→ **REQUIRED WORK**: Repeat every line that appears below, with nothing altered.

→ **RECORDS FOR THIS TASK**:
<file path="config.mk">
export PLATFORM = sky130hd
export DESIGN_NAME = nor_erase_seq
export DESIGN_NICKNAME = d
export VERILOG_FILES = /design/src/rtl/nor_erase_pkg.sv /design/src/rtl/nor_status_decode.sv /design/src/rtl/nor_poll_timer.sv /design/src/rtl/nor_region_walker.sv /design/src/rtl/nor_erase_seq.sv
export SDC_FILE = /design/constraint.sdc
export NUM_CORES = 1
export LEC_CHECK = 0
export BUFFER_PORTS_ARGS = -buffer_cell sky130_fd_sc_hd__buf_2
export CORE_ASPECT_RATIO = 1.1
export CORE_MARGIN = 8
export CORE_UTILIZATION = 40
export CTS_CLUSTER_SIZE = 20
export DETAILED_ROUTE_END_ITERATION = 8
export GPL_TIMING_DRIVEN = 0
export PLACE_DENSITY = 0.76
export SLEW_MARGIN = 20
export SYNTH_ARGS = -nofsm -noshare
export SYNTH_HDL_FRONTEND = slang
export SYNTH_SLANG_ARGS = --single-unit
</file>
<file path="constraint.sdc">
create_clock -name clk -period 6.75 [get_ports clk]
set_input_delay 1.6875 -clock clk [delete_from_list [all_inputs] [get_ports clk]]
set_output_delay 1.6875 -clock clk [all_outputs]
set_load 0.01 [all_outputs]
</file>
**src/rtl/bac_pkg.sv**
```systemverilog
package bac_pkg;
    typedef enum logic [1:0] {
        ABT_IDLE  = 2'd0,
        ABT_WAIT1 = 2'd1,
        ABT_WAIT2 = 2'd2
    } abt_state_e;
endpackage

```
**src/rtl/bac_trig.sv**
```systemverilog
module bac_trig (
    input  logic clk,
    input  logic rst_n,
    input  logic abort_pin,
    input  logic cfg_wr,
    input  logic cfg_d0,
    output logic trig
);
    logic reg_bit_q;
    logic comb_q;
    logic comb_w;

    // Either source held high masks the other one.
    assign comb_w = abort_pin | reg_bit_q;
    assign trig   = comb_w & ~comb_q;

    always_ff @(posedge clk or negedge rst_n) begin
        if (!rst_n) begin
            reg_bit_q <= 1'b0;
            comb_q    <= 1'b0;
        end else begin
            comb_q <= comb_w;
            if (cfg_wr) begin
                reg_bit_q <= cfg_d0;
            end
        end
    end
endmodule

```
**src/rtl/bac_fsm.sv**
```systemverilog
module bac_fsm
    import bac_pkg::*;
(
    input  logic clk,
    input  logic rst_n,
    input  logic trig,
    input  logic smp_en,
    output logic exec,
    output logic done
);
    abt_state_e state_q;
    abt_state_e state_d;
    logic       done_q;

    // State register
    always_ff @(posedge clk or negedge rst_n) begin
        if (!rst_n) begin
            state_q <= ABT_IDLE;
            done_q  <= 1'b0;
        end else begin
            state_q <= state_d;
            done_q  <= exec;
        end
    end

    // Next state and outputs
    always_comb begin
        state_d = state_q;
        exec    = 1'b0;
        unique case (state_q)
            ABT_IDLE: begin
                if (trig) state_d = ABT_WAIT1;
            end
            ABT_WAIT1: begin
                if (trig)        state_d = ABT_WAIT1;
                else if (smp_en) state_d = ABT_WAIT2;
            end
            ABT_WAIT2: begin
                if (trig) begin
                    state_d = ABT_WAIT1;
                end else if (smp_en) begin
                    state_d = ABT_IDLE;
                    exec    = 1'b1;
                end
            end
            default: state_d = ABT_IDLE;
        endcase
    end

    assign done = done_q;
endmodule

```
**src/rtl/bac_cnt.sv**
```systemverilog
module bac_cnt #(
    parameter int SMP_W  = 8,
    parameter int SYM_W  = 12,
    parameter int MISS_W = 4
) (
    input  logic              clk,
    input  logic              rst_n,
    input  logic              clr,
    input  logic              smp_en,
    input  logic              acq_det,
    input  logic              man_det,
    input  logic              miss_stb,
    input  logic [SMP_W-1:0]  sps_last,
    output logic [SMP_W-1:0]  smp_cnt,
    output logic [SYM_W-1:0]  sym_cnt,
    output logic [MISS_W-1:0] miss_cnt,
    output logic              live
);
    localparam logic [MISS_W-1:0] MISS_MAX = {MISS_W{1'b1}};

    logic [SMP_W-1:0]  smp_q;
    logic [SYM_W-1:0]  sym_q;
    logic [MISS_W-1:0] miss_q;
    logic              live_q;
    logic              wrap_w;

    assign wrap_w = (smp_q >= sps_last);

    always_ff @(posedge clk or negedge rst_n) begin
        if (!rst_n) begin
            smp_q  <= '0;
            sym_q  <= '0;
            miss_q <= '0;
            live_q <= 1'b0;
        end else if (clr) begin
            smp_q  <= '0;
            sym_q  <= '0;
            miss_q <= '0;
            live_q <= 1'b0;
        end else if (live_q) begin
            if (smp_en) begin
                if (wrap_w) begin
                    smp_q <= '0;
                    sym_q <= sym_q + 1'b1;
                end else begin
                    smp_q <= smp_q + 1'b1;
                end
            end
            if (miss_stb && (miss_q != MISS_MAX)) begin
                miss_q <= miss_q + 1'b1;
            end
        end else if (acq_det || man_det) begin
            live_q <= 1'b1;
        end
    end

    assign smp_cnt  = smp_q;
    assign sym_cnt  = sym_q;
    assign miss_cnt = miss_q;
    assign live     = live_q;
endmodule

```
**src/rtl/burst_abort_ctl.sv**
```systemverilog
module burst_abort_ctl #(
    parameter int SMP_W  = 8,
    parameter int SYM_W  = 12,
    parameter int MISS_W = 4
) (
    input  logic              clk,
    input  logic              rst_n,
    input  logic              abort_pin,
    input  logic              cfg_wr,
    input  logic              cfg_d0,
    input  logic              smp_en,
    input  logic              acq_det,
    input  logic              man_det,
    input  logic              miss_stb,
    input  logic [SMP_W-1:0]  sps_last,
    output logic [SMP_W-1:0]  smp_cnt,
    output logic [SYM_W-1:0]  sym_cnt,
    output logic [MISS_W-1:0] miss_cnt,
    output logic              cnt_live,
    output logic              abort_done
);
    logic trig_w;
    logic exec_w;

    bac_trig trig_i (
        .clk       (clk),
        .rst_n     (rst_n),
        .abort_pin (abort_pin),
        .cfg_wr    (cfg_wr),
        .cfg_d0    (cfg_d0),
        .trig      (trig_w)
    );

    bac_fsm fsm_i (
        .clk    (clk),
        .rst_n  (rst_n),
        .trig   (trig_w),
        .smp_en (smp_en),
        .exec   (exec_w),
        .done   (abort_done)
    );

    bac_cnt #(
        .SMP_W  (SMP_W),
        .SYM_W  (SYM_W),
        .MISS_W (MISS_W)
    ) cnt_i (
        .clk      (clk),
        .rst_n    (rst_n),
        .clr      (exec_w),
        .smp_en   (smp_en),
        .acq_det  (acq_det),
        .man_det  (man_det),
        .miss_stb (miss_stb),
        .sps_last (sps_last),
        .smp_cnt  (smp_cnt),
        .sym_cnt  (sym_cnt),
        .miss_cnt (miss_cnt),
        .live     (cnt_live)
    );
endmodule

```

→ **RESPONSE AREA**:
<file path="config.mk">
export PLATFORM = sky130hd
export DESIGN_NAME = nor_erase_seq
export DESIGN_NICKNAME = d
export VERILOG_FILES = /design/src/rtl/nor_erase_pkg.sv /design/src/rtl/nor_status_decode.sv /design/src/rtl/nor_poll_timer.sv /design/src/rtl/nor_region_walker.sv /design/src/rtl/nor_erase_seq.sv
export SDC_FILE = /design/constraint.sdc
export NUM_CORES = 1
export LEC_CHECK = 0
export BUFFER_PORTS_ARGS = -buffer_cell sky130_fd_sc_hd__buf_2
export CORE_ASPECT_RATIO = 1.1
export CORE_MARGIN = 8
export CORE_UTILIZATION = 40
export CTS_CLUSTER_SIZE = 20
export DETAILED_ROUTE_END_ITERATION = 8
export GPL_TIMING_DRIVEN = 0
export PLACE_DENSITY = 0.76
export SLEW_MARGIN = 20
export SYNTH_ARGS = -nofsm -noshare
export SYNTH_HDL_FRONTEND = slang
export SYNTH_SLANG_ARGS = --single-unit
</file>
<file path="constraint.sdc">
create_clock -name clk -period 6.75 [get_ports clk]
set_input_delay 1.6875 -clock clk [delete_from_list [all_inputs] [get_ports clk]]
set_output_delay 1.6875 -clock clk [all_outputs]
set_load 0.01 [all_outputs]
</file>
**src/rtl/bac_pkg.sv**
```systemverilog
package bac_pkg;
    typedef enum logic [1:0] {
        ABT_IDLE  = 2'd0,
        ABT_WAIT1 = 2'd1,
        ABT_WAIT2 = 2'd2
    } abt_state_e;
endpackage

```
**src/rtl/bac_trig.sv**
```systemverilog
module bac_trig (
    input  logic clk,
    input  logic rst_n,
    input  logic abort_pin,
    input  logic cfg_wr,
    input  logic cfg_d0,
    output logic trig
);
    logic reg_bit_q;
    logic comb_q;
    logic comb_w;

    // Either source held high masks the other one.
    assign comb_w = abort_pin | reg_bit_q;
    assign trig   = comb_w & ~comb_q;

    always_ff @(posedge clk or negedge rst_n) begin
        if (!rst_n) begin
            reg_bit_q <= 1'b0;
            comb_q    <= 1'b0;
        end else begin
            comb_q <= comb_w;
            if (cfg_wr) begin
                reg_bit_q <= cfg_d0;
            end
        end
    end
endmodule

```
**src/rtl/bac_fsm.sv**
```systemverilog
module bac_fsm
    import bac_pkg::*;
(
    input  logic clk,
    input  logic rst_n,
    input  logic trig,
    input  logic smp_en,
    output logic exec,
    output logic done
);
    abt_state_e state_q;
    abt_state_e state_d;
    logic       done_q;

    // State register
    always_ff @(posedge clk or negedge rst_n) begin
        if (!rst_n) begin
            state_q <= ABT_IDLE;
            done_q  <= 1'b0;
        end else begin
            state_q <= state_d;
            done_q  <= exec;
        end
    end

    // Next state and outputs
    always_comb begin
        state_d = state_q;
        exec    = 1'b0;
        unique case (state_q)
            ABT_IDLE: begin
                if (trig) state_d = ABT_WAIT1;
            end
            ABT_WAIT1: begin
                if (trig)        state_d = ABT_WAIT1;
                else if (smp_en) state_d = ABT_WAIT2;
            end
            ABT_WAIT2: begin
                if (trig) begin
                    state_d = ABT_WAIT1;
                end else if (smp_en) begin
                    state_d = ABT_IDLE;
                    exec    = 1'b1;
                end
            end
            default: state_d = ABT_IDLE;
        endcase
    end

    assign done = done_q;
endmodule

```
**src/rtl/bac_cnt.sv**
```systemverilog
module bac_cnt #(
    parameter int SMP_W  = 8,
    parameter int SYM_W  = 12,
    parameter int MISS_W = 4
) (
    input  logic              clk,
    input  logic              rst_n,
    input  logic              clr,
    input  logic              smp_en,
    input  logic              acq_det,
    input  logic              man_det,
    input  logic              miss_stb,
    input  logic [SMP_W-1:0]  sps_last,
    output logic [SMP_W-1:0]  smp_cnt,
    output logic [SYM_W-1:0]  sym_cnt,
    output logic [MISS_W-1:0] miss_cnt,
    output logic              live
);
    localparam logic [MISS_W-1:0] MISS_MAX = {MISS_W{1'b1}};

    logic [SMP_W-1:0]  smp_q;
    logic [SYM_W-1:0]  sym_q;
    logic [MISS_W-1:0] miss_q;
    logic              live_q;
    logic              wrap_w;

    assign wrap_w = (smp_q >= sps_last);

    always_ff @(posedge clk or negedge rst_n) begin
        if (!rst_n) begin
            smp_q  <= '0;
            sym_q  <= '0;
            miss_q <= '0;
            live_q <= 1'b0;
        end else if (clr) begin
            smp_q  <= '0;
            sym_q  <= '0;
            miss_q <= '0;
            live_q <= 1'b0;
        end else if (live_q) begin
            if (smp_en) begin
                if (wrap_w) begin
                    smp_q <= '0;
                    sym_q <= sym_q + 1'b1;
                end else begin
                    smp_q <= smp_q + 1'b1;
                end
            end
            if (miss_stb && (miss_q != MISS_MAX)) begin
                miss_q <= miss_q + 1'b1;
            end
        end else if (acq_det || man_det) begin
            live_q <= 1'b1;
        end
    end

    assign smp_cnt  = smp_q;
    assign sym_cnt  = sym_q;
    assign miss_cnt = miss_q;
    assign live     = live_q;
endmodule

```
**src/rtl/burst_abort_ctl.sv**
```systemverilog
module burst_abort_ctl #(
    parameter int SMP_W  = 8,
    parameter int SYM_W  = 12,
    parameter int MISS_W = 4
) (
    input  logic              clk,
    input  logic              rst_n,
    input  logic              abort_pin,
    input  logic              cfg_wr,
    input  logic              cfg_d0,
    input  logic              smp_en,
    input  logic              acq_det,
    input  logic              man_det,
    input  logic              miss_stb,
    input  logic [SMP_W-1:0]  sps_last,
    output logic [SMP_W-1:0]  smp_cnt,
    output logic [SYM_W-1:0]  sym_cnt,
    output logic [MISS_W-1:0] miss_cnt,
    output logic              cnt_live,
    output logic              abort_done
);
    logic trig_w;
    logic exec_w;

    bac_trig trig_i (
        .clk       (clk),
        .rst_n     (rst_n),
        .abort_pin (abort_pin),
        .cfg_wr    (cfg_wr),
        .cfg_d0    (cfg_d0),
        .trig      (trig_w)
    );

    bac_fsm fsm_i (
        .clk    (clk),
        .rst_n  (rst_n),
        .trig   (trig_w),
        .smp_en (smp_en),
        .exec   (exec_w),
        .done   (abort_done)
    );

    bac_cnt #(
        .SMP_W  (SMP_W),
        .SYM_W  (SYM_W),
        .MISS_W (MISS_W)
    ) cnt_i (
        .clk      (clk),
        .rst_n    (rst_n),
        .clr      (exec_w),
        .smp_en   (smp_en),
        .acq_det  (acq_det),
        .man_det  (man_det),
        .miss_stb (miss_stb),
        .sps_last (sps_last),
        .smp_cnt  (smp_cnt),
        .sym_cnt  (sym_cnt),
        .miss_cnt (miss_cnt),
        .live     (cnt_live)
    );
endmodule

```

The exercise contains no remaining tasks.